**** Exercise material ****
Setup of v13:
==> flow/design.v <==
`timescale 1ns/1ps
module array_mult_top (
    input             clk,
    input      [15:0] a,
    input      [15:0] b,
    output reg [31:0] p
);
    reg  [15:0] a_q, b_q;
    wire [31:0] prod;
    array_multiplier u_mult (
        .in_A(a_q),
        .in_B(b_q),
        .prod_out(prod)
    );
    always @(posedge clk) begin
        a_q <= a;
        b_q <= b;
        p   <= prod;
    end
endmodule

`timescale 1ns/1ps
module array_multiplier (
    input  [15:0] in_A,
    input  [15:0] in_B,
    output [31:0] prod_out
);
    wire [15:0] pp [15:0];   
    genvar i, j;
    generate
        for (i = 0; i < 16; i = i + 1) begin : GEN_PP_ROW
            for (j = 0; j < 16; j = j + 1) begin : GEN_PP_COL
                assign pp[i][j] = in_A[j] & in_B[i];
            end
        end
    endgenerate
    wire [31:0] row_sum [15:0];
    wire [31:0] row_carry [15:0];
    assign row_sum[0]   = {16'b0, pp[0]};
    assign row_carry[0] = 32'b0;
    genvar r;
    generate
        for (r = 1; r < 16; r = r + 1) begin : ADDER_ROWS
            wire [31:0] shifted_pp = { {16 - r{1'b0}}, pp[r], {r{1'b0}} };
            adder32 ADD_STAGE (
                .in_a(row_sum[r-1]),
                .in_b(shifted_pp),
                .cin(1'b0),
                .sum(row_sum[r]),
                .cout(row_carry[r])
            );
        end
    endgenerate
    assign prod_out = row_sum[15];
endmodule
module adder32 (
    input  [31:0] in_a,
    input  [31:0] in_b,
    input         cin,
    output [31:0] sum,
    output        cout
);
    wire [31:0] carry;
    genvar k;
    full_adder FA0 (.a(in_a[0]), .b(in_b[0]), .cin(cin), .sum(sum[0]), .cout(carry[0]));
    generate
        for (k = 1; k < 32; k = k + 1) begin : FA_CHAIN
            full_adder FAi (.a(in_a[k]), .b(in_b[k]), .cin(carry[k-1]), .sum(sum[k]), .cout(carry[k]));
        end
    endgenerate
    assign cout = carry[31];
endmodule
module full_adder (
    input  a,
    input  b,
    input  cin,
    output sum,
    output cout
);
    assign sum  = a ^ b ^ cin;
    assign cout = (a & b) | (b & cin) | (a & cin);
endmodule
Settings: LEC_CHECK=0, ABC_AREA=1, CAP_MARGIN=20, CORE_MARGIN=2, CORE_UTILIZATION=72, CTS_CLUSTER_DIAMETER=364, PLACE_DENSITY_LB_ADDON=0.01, SETUP_SLACK_MARGIN=-0.82, SLEW_MARGIN=20, TNS_END_PERCENT=40; clock period 16.1 ns.
run.sh (not shown) runs the stock make flow with config.mk's settings and CLKGATE_MAP_FILE=.
The flow completed for v13, but it is not clean: the layout still shows negative setup slack.
Here is what was changed in the inputs of v49 compared with v13.
- SETUP_SLACK_MARGIN now -1.61, was -0.82
- ABC_AREA no longer set, was 1
- CTS_CLUSTER_SIZE now 32, previously not set
- PLACE_DENSITY now 0.35, previously not set
- CTS_CLUSTER_DIAMETER now 397, was 364
- PLACE_DENSITY_LB_ADDON no longer set, was 0.01
- TNS_END_PERCENT no longer set, was 40
Findings:
- What the final checks of v49 revealed, after a flow that finished every stage, was a layout that fails on negative setup slack.
- Utilization v13 -> v49: up
- Summary of v49 over v13: met2 capacity usage during global routing shrank by 2.4 points, met2 layer wire length in the routed design lower, shortest period the worst path allows saw an increase, final area decreased about 3%, worst setup slack went down by 0.27 ns.
- v49 vs v13 on critical path depth: v49 is the lower one.
- Measured against each other, v13 and v49 differ in hold slack, the higher figure coming from v13.
- As of v49, wire length of the first global-routing pass had fallen by a little under 10% compared to v13.
Input-level comparison between v1 and v49:
- swapping 72 for 40 in CORE_UTILIZATION
- swapping 0.35 for 0.6 in PLACE_DENSITY
- clearing CTS_CLUSTER_DIAMETER, which used to be 397
- clearing SETUP_SLACK_MARGIN, which used to be -1.61
- clearing CTS_CLUSTER_SIZE, which used to be 32
- swapping 16.1 for 20.0 in the clock period (ns, I/O delays scaled along)
Apart from v49, each of v49 and v1 ends the flow with a layout that passes the timing, design-rule and antenna checks. In the tables for v49 and v1, wire length the detailed router placed on met1 reads higher with v49. In v1, the total instance count after detailed placement came out 14% above the value in v49. Sort v49 and v1 by time the final worst path needs with I/O delays and setup, descending, and v1 comes first. Per the comparison of v1 with v49, overall via count from detail_route now smaller; number of ordinary and repair buffers in the finished layout now smaller. Compared v49 against v1; maximum clock skew at final layout within noise. Sort v49 and v1 by HPWL after detailed placement desc -> top: v49. Lower post-detailed-routing wire length among v49 and v1: v1.
Inputs modified between v1 and v32:
- CORE_ASPECT_RATIO newly set to 0.5
- CORE_UTILIZATION changed from 40 to 53
- GPL_TIMING_DRIVEN newly set to 1
- CTS_CLUSTER_SIZE newly set to 100
- ABC_AREA newly set to 1
- TNS_END_PERCENT newly set to 20
- CTS_CLUSTER_DIAMETER newly set to 156
Notes after the runs:
Setup slack in v32 is larger than in v1.
The run showing the greater fraction of standard cell area that is sequential is v1.
v1 -> v32: ratio of final minimum period to clock period flat
Clock skew: v32 worse than v1
Delta (v32 minus v1): overall die height went down by 52 um, total of cells resized after clock tree synthesis went down by 8.
### v32 -> v44
- changing ABC_AREA from 1 to 0
- changing CTS_CLUSTER_DIAMETER from 156 to 322
==> results <==
v44: all stages complete, timing, DRC and antenna checks passed
On v44: worst hold path stage count is 2 lower than what v32 gave.
Cmp v44 and v32 / logic area / lower: v32
The core of v44 is more densely filled than that of v32.
Lower post-layout period usage of the worst path among v44 and v32: v44
On v44: layout buffer count excluding clock buffers is 1 lower than what v32 gave.
Between v44 and v32, it is v44 whose overall routed net length is lower, by 3.1%.
The number of violations of the max-capacitance limit of v44 and that of v32 are within noise of each other.
Diff v32 -> v44 | yosys stat chip area | down by a little under 10%


## run 1
RTL: the design.v shown in full above, as it stands there.
clock: 9.2 ns
lec_check: 0
cap_margin: 5
core_margin: 2
core_utilization: 70
cts_cluster_diameter: 380
cts_cluster_size: 15
hold_slack_margin: 0.29
setup_slack_margin: -0.56
slew_margin: 20
Every stage of run 1 finished as expected; the final checks, on the other hand, flagged setup timing, which means the layout fails.
--- input diff run 1..run 2 ---
# run 1
export LEC_CHECK = 0
export CAP_MARGIN = 5
export CORE_MARGIN = 2
export CORE_UTILIZATION = 70
export CTS_CLUSTER_DIAMETER = 380
export CTS_CLUSTER_SIZE = 15
export HOLD_SLACK_MARGIN = 0.29
export SETUP_SLACK_MARGIN = -0.56
export SLEW_MARGIN = 20
create_clock -name core_clock -period 9.2 [get_ports {clk}]
# run 2
export LEC_CHECK = 0
export CAP_MARGIN = 20
export CORE_MARGIN = 2
export CORE_UTILIZATION = 18
export PLACE_DENSITY = 0.6
export SLEW_MARGIN = 20
create_clock -name core_clock -period 24.6 [get_ports {clk}]
Notes after the runs:
- Run 2 has completed all stages; timing, DRC and antenna checks passed.
- Per the comparison of run 2 with run 1, final area moved down; wire length on met1 moved up.
diff inputs: run 2 => run 3
# run 2
export LEC_CHECK = 0
export CAP_MARGIN = 20
export CORE_MARGIN = 2
export CORE_UTILIZATION = 18
export PLACE_DENSITY = 0.6
export SLEW_MARGIN = 20
create_clock -name core_clock -period 24.6 [get_ports {clk}]
# run 3
export LEC_CHECK = 0
export CAP_MARGIN = 20
export CORE_MARGIN = 2
export CORE_UTILIZATION = 59
export SETUP_SLACK_MARGIN = 2.76
export SLEW_MARGIN = 20
create_clock -name core_clock -period 13.6 [get_ports {clk}]
==> comparison <==
Apart from run 3, each of run 2 and run 3 ends the flow with a layout that passes the timing, design-rule and antenna checks. As far as count of distinct cell types in the synthesized netlist goes, run 3 and run 2 are indistinguishable; the numbers are identical. Worst hold slack is higher on run 2. Delta (run 3 minus run 2): clock network area share up 0.52 points, cell row count fell 45%. | detailed route wirelength on metal2 | run 3 vs run 2 | 260 um lower |. Taking run 3 as 1.0, run 2 lands at 3.2 on full die area. Looking only at non-clock buffer count, and setting everything else aside, the lower value of run 2 and run 3 goes to run 2. Side by side, cell count turned out lower in run 3 than in run 2.
diff inputs: run 3 => run 4
# run 3
export LEC_CHECK = 0
export CAP_MARGIN = 20
export CORE_MARGIN = 2
export CORE_UTILIZATION = 59
export SETUP_SLACK_MARGIN = 2.76
export SLEW_MARGIN = 20
create_clock -name core_clock -period 13.6 [get_ports {clk}]
# run 4
export LEC_CHECK = 0
export CAP_MARGIN = 20
export CORE_MARGIN = 2
export CORE_UTILIZATION = 55
export PLACE_DENSITY = 0.6
export SLEW_MARGIN = 20
create_clock -name core_clock -period 19.6 [get_ports {clk}]
Findings:
Every run in run 4 and run 3 closed cleanly, with the single exception of run 3.
Run 3 had finished all stages when the layout checks came back failing, citing setup timing.
Worst setup slack, run 4 and run 3: higher on run 4
Diff run 3 -> run 4: final-stage net count now smaller, number of clock-tree buffers in the layout shrank by 3, placed instance count decreased by 11 relative to the old numbers, critical path depth shrank by 1.


RTL: the design.v shown in full above, as it stands there.
==> flow/config.mk <==
export PLATFORM = sky130hd
export DESIGN_NAME = array_mult_top
export DESIGN_NICKNAME = array_mult_top
export VERILOG_FILES = /design/flow/design.v
export SDC_FILE = /design/flow/constraint.sdc
export NUM_CORES = 4
export LEC_CHECK = 0
export CAP_MARGIN = 0
export CORE_MARGIN = 9
export CORE_UTILIZATION = 59
export CTS_CLUSTER_SIZE = 93
export GPL_ROUTABILITY_DRIVEN = 1
export GPL_TIMING_DRIVEN = 0
export MIN_ROUTING_LAYER = met2
export PLACE_DENSITY = 0.91
export SETUP_SLACK_MARGIN = 3.33
export SLEW_MARGIN = 15
export TNS_END_PERCENT = 50
==> flow/constraint.sdc <==
create_clock -name core_clock -period 12.0 [get_ports {clk}]
set_input_delay 2.4000 -clock core_clock [delete_from_list [all_inputs] [get_ports {clk}]]
set_output_delay 2.4000 -clock core_clock [all_outputs]
set_load 0.01 [all_outputs]
The starting point finished but fails on negative setup slack.
Then changed:
Settings changed: CAP_MARGIN 0 to 20, CORE_UTILIZATION 59 to 17, CTS_CLUSTER_DIAMETER set to 96.
The new run finished but failed the layout checks on negative setup slack.
Count of clock-buffer cells in the layout decreases by 2.
Via count went down by a few percent.
Area after synthesis does not change.
Then changed:
Settings changed: CORE_MARGIN 9 to 2, CORE_UTILIZATION 17 to 66, CTS_CLUSTER_DIAMETER 96 to not set, CTS_CLUSTER_SIZE 93 to not set, GPL_ROUTABILITY_DRIVEN 1 to not set, GPL_TIMING_DRIVEN 0 to not set, MIN_ROUTING_LAYER met2 to not set, PLACE_DENSITY 0.91 to not set, SETUP_SLACK_MARGIN 3.33 to 1.6, SLEW_MARGIN 15 to 20, TNS_END_PERCENT 50 to not set.
Clock period 12.0 ns to 9.2 ns, I/O delays scaled along.
The changed run reached the layout checks and failed them: negative setup slack.
Critical path depth came out lower by 1.
Global-route usage goes up by 14 points.
Clock skew barely changes.
Wire length falls by 31%.
Fmax came out higher by 1.9%.
Register-to-register slack degrades by 2.4 ns.
Then changed:
Settings changed: ABC_AREA set to 1, CORE_UTILIZATION 66 to 72, PLACE_DENSITY set to 0.6, SETUP_SLACK_MARGIN 1.6 to not set.
Clock period 9.2 ns to 18.9 ns, I/O delays scaled along.
The changed run ran to the end with violations: negative setup slack.
Via count is higher by 15%.
Clock skew came out higher by 0.0034 ns.
Setup slack is better by 9.5 ns.
Wire length rose by 2.9%.
Die size falls by 0.90%.
Critical path depth rose by 10.
Final area rose by 0.94%.
First-iteration DRC count increases by 18%.
Then changed:
Settings changed: ABC_AREA 1 to not set, CORE_UTILIZATION 72 to 58, PLACE_DENSITY 0.6 to not set.
Clock period 18.9 ns to 11.0 ns, I/O delays scaled along.
Outcome:
- The new run completed and failed the layout checks on negative setup slack
- count of clock-buffer cells in the layout decreases by 2
- maximum frequency grows by 1.2%
- setup slack degrades by 7.7 ns
Then changed:
Settings changed: CORE_UTILIZATION 58 to 40, PLACE_DENSITY set to 0.6.
Clock period 11.0 ns to 19.6 ns, I/O delays scaled along.
Effect: With this change the flow passed the timing, design-rule and antenna checks. Cell count climbs by 7.3%. Synthesized area does not change. Die area climbs by 43%. Core utilization drops by 23 points. Worst setup slack improved by 8.2 ns. Final area drops by 1.5%. Global-route usage drops by 6.5 points. Synthesized cell count stays the same.


// array_mult_top: RTL as listed in full above, without the edits since
Settings: LEC_CHECK=0, ABC_AREA=1, CAP_MARGIN=20, CORE_MARGIN=2, CORE_UTILIZATION=72, CTS_CLUSTER_DIAMETER=227, PLACE_DENSITY_LB_ADDON=0.01, SETUP_SLACK_MARGIN=-0.57, SLEW_MARGIN=20, TNS_END_PERCENT=40; clock period 16.1 ns.
The starting point finished but failed the layout checks on setup timing.
Rerun with:
Settings changed: CORE_UTILIZATION 72 to 68, CTS_CLUSTER_DIAMETER 227 to default, PLACE_DENSITY from default to 0.6, PLACE_DENSITY_LB_ADDON 0.01 to default, SETUP_SLACK_MARGIN -0.57 to default, TNS_END_PERCENT 40 to default.
Clock period 16.1 ns to 24.6 ns, I/O delays scaled along.
Effect:
- Now the flow produced a clean layout
- count of clock-buffer cells in the layout does not change
- utilization decreases by 9.4 points
- final cell count stays flat
- critical path depth fell by 4
Rerun with:
Settings changed: ABC_AREA 1 to default, SETUP_SLACK_MARGIN from default to 2.75, TNS_END_PERCENT from default to 5.
Clock period 24.6 ns to 20.0 ns, I/O delays scaled along.
Wire length is higher by 6.2%. Synthesized area went down by about 7.5%. Setup slack degrades by 3500 ps. Core utilization increases by 7.3 points. Maximum frequency goes up by about 6%. Register-to-register slack got worse by 3500 ps. Non-clock buffer count grows by 7. Count of clock-buffer cells in the layout is unchanged. Die size decreases by about 7%. Flip-flop count does not change.
Rerun with:
Settings changed: CELL_PAD_IN_SITES_DETAIL_PLACEMENT from default to 2, CELL_PAD_IN_SITES_GLOBAL_PLACEMENT from default to 1, CORE_UTILIZATION 68 to 40, CTS_CLUSTER_SIZE from default to 65, MAX_ROUTING_LAYER from default to met4, SETUP_SLACK_MARGIN 2.75 to default, SLEW_MARGIN 20 to 5, TNS_END_PERCENT 5 to default.
After rerunning: The changed run completed with no timing, DRC or antenna violations; hold slack loses 11 ps; global-route usage went down by 6.5 points; wire length climbs by 26%; final cell count climbs by 14%; synthesized cell count does not change.
Rerun with:
Settings changed: CELL_PAD_IN_SITES_GLOBAL_PLACEMENT 1 to default, CORE_ASPECT_RATIO from default to 1.18, CTS_CLUSTER_DIAMETER from default to 274, CTS_CLUSTER_SIZE 65 to 74, MAX_ROUTING_LAYER met4 to default, MIN_ROUTING_LAYER from default to met2, PLACE_DENSITY 0.6 to default, SLEW_MARGIN 5 to 30, TNS_END_PERCENT from default to 10.
The new run finished with setup timing left.
Setup slack degrades by 570 ps.
Area after synthesis stays the same.
Final area is lower slightly.
Global-route usage grows by 17 points.
Utilization rises by 0.13 points.


RTL: the design.v shown in full above, as it stands there.
export LEC_CHECK = 0
export ABC_AREA = 0
export CAP_MARGIN = 20
export CORE_MARGIN = 2
export CORE_UTILIZATION = 31
export CTS_CLUSTER_DIAMETER = 322
export CTS_CLUSTER_SIZE = 100
export GPL_TIMING_DRIVEN = 1
export PLACE_DENSITY = 0.6
export SLEW_MARGIN = 20
export TNS_END_PERCENT = 20
create_clock -name core_clock -period 20.0 [get_ports {clk}]
Change:
--- a/flow/config.mk
+++ b/flow/config.mk
@@ -6,12 +6,13 @@
 export NUM_CORES = 4
 export LEC_CHECK = 0
-export ABC_AREA = 0
+export ABC_AREA = 1
 export CAP_MARGIN = 20
+export CORE_ASPECT_RATIO = 0.5
 export CORE_MARGIN = 2
-export CORE_UTILIZATION = 31
+export CORE_UTILIZATION = 62
 export CTS_CLUSTER_DIAMETER = 322
 export CTS_CLUSTER_SIZE = 100
 export GPL_TIMING_DRIVEN = 1
-export PLACE_DENSITY = 0.6
+export PLACE_DENSITY_LB_ADDON = 0.3
 export SLEW_MARGIN = 20
 export TNS_END_PERCENT = 20
What happened:
- non-clock buffer count rises by 4
- global-route usage came out higher by 12 points
- utilization increases by 33 points
- die area drops by 45%
Change:
==> flow/config.mk (replaced) <==
export PLATFORM = sky130hd
export DESIGN_NAME = array_mult_top
export DESIGN_NICKNAME = array_mult_top
export VERILOG_FILES = /design/flow/design.v
export SDC_FILE = /design/flow/constraint.sdc
export NUM_CORES = 4
export LEC_CHECK = 0
export CAP_MARGIN = 20
export CELL_PAD_IN_SITES_DETAIL_PLACEMENT = 2
export CORE_ASPECT_RATIO = 1.92
export CORE_MARGIN = 2
export CORE_UTILIZATION = 40
export SLEW_MARGIN = 20
=>
- routed wire length came out higher by well over a third
Change:
--- a/flow/config.mk
+++ b/flow/config.mk
@@ -7,7 +7,9 @@
 export LEC_CHECK = 0
 export CAP_MARGIN = 20
-export CELL_PAD_IN_SITES_DETAIL_PLACEMENT = 2
-export CORE_ASPECT_RATIO = 1.92
 export CORE_MARGIN = 2
-export CORE_UTILIZATION = 40
+export CORE_UTILIZATION = 72
+export CTS_CLUSTER_SIZE = 14
+export PLACE_DENSITY_LB_ADDON = 0.03
+export SETUP_SLACK_MARGIN = 2.75
 export SLEW_MARGIN = 20
+export TNS_END_PERCENT = 5
Clock skew goes down by 0.0030 ns.
Routed wire length goes down by about 37%.
Fmax goes up by 2.2%.
Design area goes down by about 1.9%.
Sequential cell count does not change.
Via count goes down by 3.7%.
Core utilization goes up by 38 points.
Worst setup slack is better by 0.42 ns.
Count of clock-buffer cells in the layout goes up by 1.
Non-clock buffer count goes up by 3.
****
Exercise prompt: Scan the data above for the string "cout" and copy each line where it appears.

Task result:
                .cout(row_carry[r])
    output        cout
    full_adder FA0 (.a(in_a[0]), .b(in_b[0]), .cin(cin), .sum(sum[0]), .cout(carry[0]));
            full_adder FAi (.a(in_a[k]), .b(in_b[k]), .cin(carry[k-1]), .sum(sum[k]), .cout(carry[k]));
    assign cout = carry[31];
    output cout
    assign cout = (a & b) | (b & cin) | (a & cin);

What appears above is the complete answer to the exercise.